SMITH, George Charles (1782-1863: ODNB)

He was born on 19 Mar. 1782 at Castle Street (now Charing Cross Road), Westminster, London, the son of William Smith, a tailor, and his wife Nancy Wilson, a lodging-house keeper. In 1794 he was apprenticed to a printer in Southwark but persuaded his recently widowed mother to let him go to sea in 1796 on an American merchant ship. He was then pressed into the Royal Navy and  served on HMS Scipio and HMS Agamemnon, and fought with distinction at the Battle of Copenhagen. He was invalided out of the navy in Mar. 1803 and underwent conversion under the influence of Methodists in Reading.  With the help of Baptist preacher Opie Smith in Bath, he studied theology at Plymouth Dock (Devonport) under Rev.
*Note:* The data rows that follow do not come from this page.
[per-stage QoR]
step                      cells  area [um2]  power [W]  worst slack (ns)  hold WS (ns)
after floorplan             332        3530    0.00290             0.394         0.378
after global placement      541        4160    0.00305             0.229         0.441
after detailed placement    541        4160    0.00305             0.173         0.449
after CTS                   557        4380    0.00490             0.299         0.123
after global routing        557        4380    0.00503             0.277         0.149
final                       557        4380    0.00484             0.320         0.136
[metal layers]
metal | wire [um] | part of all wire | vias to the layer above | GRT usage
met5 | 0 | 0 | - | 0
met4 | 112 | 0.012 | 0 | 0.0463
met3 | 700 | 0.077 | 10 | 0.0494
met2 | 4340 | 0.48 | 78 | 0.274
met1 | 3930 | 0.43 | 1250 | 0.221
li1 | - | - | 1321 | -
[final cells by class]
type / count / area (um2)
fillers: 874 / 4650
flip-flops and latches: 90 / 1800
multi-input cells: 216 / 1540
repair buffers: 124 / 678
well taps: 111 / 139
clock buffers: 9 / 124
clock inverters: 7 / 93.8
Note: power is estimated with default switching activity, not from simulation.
--- src/rtl/core/scc_pkg.sv ---
// scc_pkg: shared types and constants for the strongly connected component counter
// used by scc_ctrl, scc_dp and scc_counter; no dependencies
`default_nettype none

package scc_pkg;

  // fixed field widths of the ports
  localparam int VTX_W = 10;
  localparam int CNT_W = 11;

  // one input word: at most one directed edge
  typedef struct packed {
    logic [VTX_W-1:0] edge_source;
    logic [VTX_W-1:0] edge_target;
    logic             has_edge;
    logic             last;
  } scc_in_t;

  // one result word
  typedef struct packed {
    logic [CNT_W-1:0] component_count;
    logic             error;
  } scc_out_t;

  // sequencer steps, also the command to the datapath
  typedef enum logic [4:0] {
    S_IDLE,
    S_CHK,
    S_CHK_EV,
    S_CLR,
    S_CNT,
    S_CNT_OF,
    S_CNT_WR,
    S_PFX,
    S_PFX_WR,
    S_END,
    S_FIL,
    S_FIL_OF,
    S_FIL_WR,
    S_OUT,
    S_OUT_FIN,
    S_OUT_CHK,
    S_PUSH1,
    S_PUSH2,
    S_STEP,
    S_NB,
    S_VIS,
    S_POP1,
    S_POP2,
    S_VCLR,
    S_DONE
  } scc_op_t;

  // status from the datapath to the controller
  typedef struct packed {
    logic err;
    logic i_end;
    logic v_end;
    logic o_end;
    logic vis_hit;
    logic c_lt_e;
    logic sp_zero;
    logic rec;
  } scc_status_t;

endpackage

`default_nettype wire

--- src/rtl/core/scc_ctrl.sv ---
// scc_ctrl: sequencer for loading, row building and the two depth-first walks
// depends on scc_pkg
`default_nettype none

module scc_ctrl (
  input  wire logic                clk,
  input  wire logic                rst_n,
  input  wire logic                start,
  input  wire logic                in_last,
  input  wire scc_pkg::scc_status_t st,
  output scc_pkg::scc_op_t         op,
  output logic                     busy
);

  scc_pkg::scc_op_t state_r;
  scc_pkg::scc_op_t state_nxt;

  // state register
  always_ff @(posedge clk) begin
    if (!rst_n) begin
      state_r <= scc_pkg::S_IDLE;
    end else begin
      state_r <= state_nxt;
    end
  end

  // next state and outputs
  always_comb begin
    state_nxt = state_r;
    op        = state_r;
    busy      = (state_r != scc_pkg::S_IDLE);
    case (state_r)
      scc_pkg::S_IDLE: begin
        if (start && in_last) state_nxt = scc_pkg::S_CHK;
      end
      scc_pkg::S_CHK: begin
        if (st.err) state_nxt = scc_pkg::S_DONE;
        else if (st.i_end) state_nxt = scc_pkg::S_CLR;
        else state_nxt = scc_pkg::S_CHK_EV;
      end
      scc_pkg::S_CHK_EV: state_nxt = scc_pkg::S_CHK;
      scc_pkg::S_CLR: begin
        if (st.v_end) state_nxt = scc_pkg::S_CNT;
      end
      scc_pkg::S_CNT: begin
        state_nxt = st.i_end ? scc_pkg::S_PFX : scc_pkg::S_CNT_OF;
      end
      scc_pkg::S_CNT_OF: state_nxt = scc_pkg::S_CNT_WR;
      scc_pkg::S_CNT_WR: state_nxt = scc_pkg::S_CNT;
      scc_pkg::S_PFX: begin
        state_nxt = st.v_end ? scc_pkg::S_END : scc_pkg::S_PFX_WR;
      end
      scc_pkg::S_PFX_WR: state_nxt = scc_pkg::S_PFX;
      scc_pkg::S_END:    state_nxt = scc_pkg::S_FIL;
      scc_pkg::S_FIL: begin
        state_nxt = st.i_end ? scc_pkg::S_OUT : scc_pkg::S_FIL_OF;
      end
      scc_pkg::S_FIL_OF: state_nxt = scc_pkg::S_FIL_WR;
      scc_pkg::S_FIL_WR: state_nxt = scc_pkg::S_FIL;
      scc_pkg::S_OUT: begin
        if (st.o_end) state_nxt = st.rec ? scc_pkg::S_VCLR : scc_pkg::S_DONE;
        else state_nxt = scc_pkg::S_OUT_FIN;
      end
      scc_pkg::S_OUT_FIN: state_nxt = scc_pkg::S_OUT_CHK;
      scc_pkg::S_OUT_CHK: begin
        state_nxt = st.vis_hit ? scc_pkg::S_OUT : scc_pkg::S_PUSH1;
      end
      scc_pkg::S_PUSH1: state_nxt = scc_pkg::S_PUSH2;
      scc_pkg::S_PUSH2: state_nxt = scc_pkg::S_STEP;
      scc_pkg::S_STEP: begin
        if (st.c_lt_e) state_nxt = scc_pkg::S_NB;
        else if (st.sp_zero) state_nxt = scc_pkg::S_OUT;
        else state_nxt = scc_pkg::S_POP1;
      end
      scc_pkg::S_NB: state_nxt = scc_pkg::S_VIS;
      scc_pkg::S_VIS: begin
        state_nxt = st.vis_hit ? scc_pkg::S_STEP : scc_pkg::S_PUSH1;
      end
      scc_pkg::S_POP1: state_nxt = scc_pkg::S_POP2;
      scc_pkg::S_POP2: state_nxt = scc_pkg::S_STEP;
      scc_pkg::S_VCLR: begin
        if (st.v_end) state_nxt = scc_pkg::S_OUT;
      end
      scc_pkg::S_DONE: state_nxt = scc_pkg::S_IDLE;
      default: state_nxt = scc_pkg::S_IDLE;
    endcase
  end

endmodule

`default_nettype wire

--- config.mk ---
export PLATFORM = sky130hd
export DESIGN_NAME = scc_ctrl
export DESIGN_NICKNAME = d
export VERILOG_FILES = /design/src/rtl/core/scc_pkg.sv /design/src/rtl/core/scc_ctrl.sv
export SDC_FILE = /design/constraint.sdc
export NUM_CORES = 1
export LEC_CHECK = 0
export BUFFER_PORTS_ARGS = -buffer_cell sky130_fd_sc_hd__buf_2
export CORE_MARGIN = 2
export CORE_UTILIZATION = 49
export CTS_BUF_LIST = sky130_fd_sc_hd__clkbuf_8
export CTS_CLUSTER_SIZE = 8
export DETAILED_ROUTE_END_ITERATION = 10
export PLACE_DENSITY = 0.77
export SYNTH_ARGS = -nofsm -noshare
export SYNTH_HDL_FRONTEND = slang
export SYNTH_SLANG_ARGS = --single-unit
--- constraint.sdc ---
create_clock -name clk -period 1.4 [get_ports clk]
set_input_delay 0.28 -clock clk [delete_from_list [all_inputs] [get_ports clk]]
set_output_delay 0.28 -clock clk [all_outputs]
set_load 0.01 [all_outputs]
Isaiah Birt from 1804 to 1807. In Oct. 1807 he became minister of the Octagon Chapel, Penzance, Cornwall. He married Theodosia Skipwith (1787-1866) on 24 May 1808 at Christ Church, Southwark, London. They had at least ten children.  From 1809 he began to preach on board navy ships, calling it his “Naval Awakening,” and thereafter dedicated himself to missionary work among seafarers and became known as “Boatswain Smith.” He established a Naval Correspondence Mission, publishing some of the dialogues in The Boatswain’s Mate (1811-12). His open-air preaching in the south-west (1814-17) led to the formation of the Home Missionary Society. He founded The Sailor’s Magazine in 1820 and continued to write for it until his death. In 1825 he formed the Church Mariners’ Society and leased a church in Wellclose Square, London, attempting to transform the area from a ”Sailors’ Sodom and Gomorrah” to a “New Marine Jerusalem.” Infighting with other missionary groups and financial difficulties (including several arrests and imprisonments for debt)  plagued him in the 1830s and 1840s and he returned to Penzance in 1848. In 1861 he was invited to America where seafarer mission groups feted him. He died at the Jordan Bethel House, Penzance on 10 Jan. 1863, aged 81, with around 2000 mourners at his funeral. (ODNB 26 Dec. 2022; Roald Kverndal, George Charles Smith of Penzance: From Nelson Sailor to Mission Pioneer [2012]; [George Charles Smith], “Retrospect of Early Life on Land and Sea,” The Mariners’ Church, March 1847, 96-104; ancestry.co.uk 26 Dec. 2022; findmypast.co.uk 26 Dec. 2022; Patriot 10 July 1862, 15 Jan. 1863) AA

 

 

Other Names:

  • G. C. Smith
 

Books written (7):

London: D. Cox, 1818
London/ Borough: D. Cox/ R. Rubidge, [1820?]
London: D. Cox, 1820
London: F. Westley and D. Cox, [1822]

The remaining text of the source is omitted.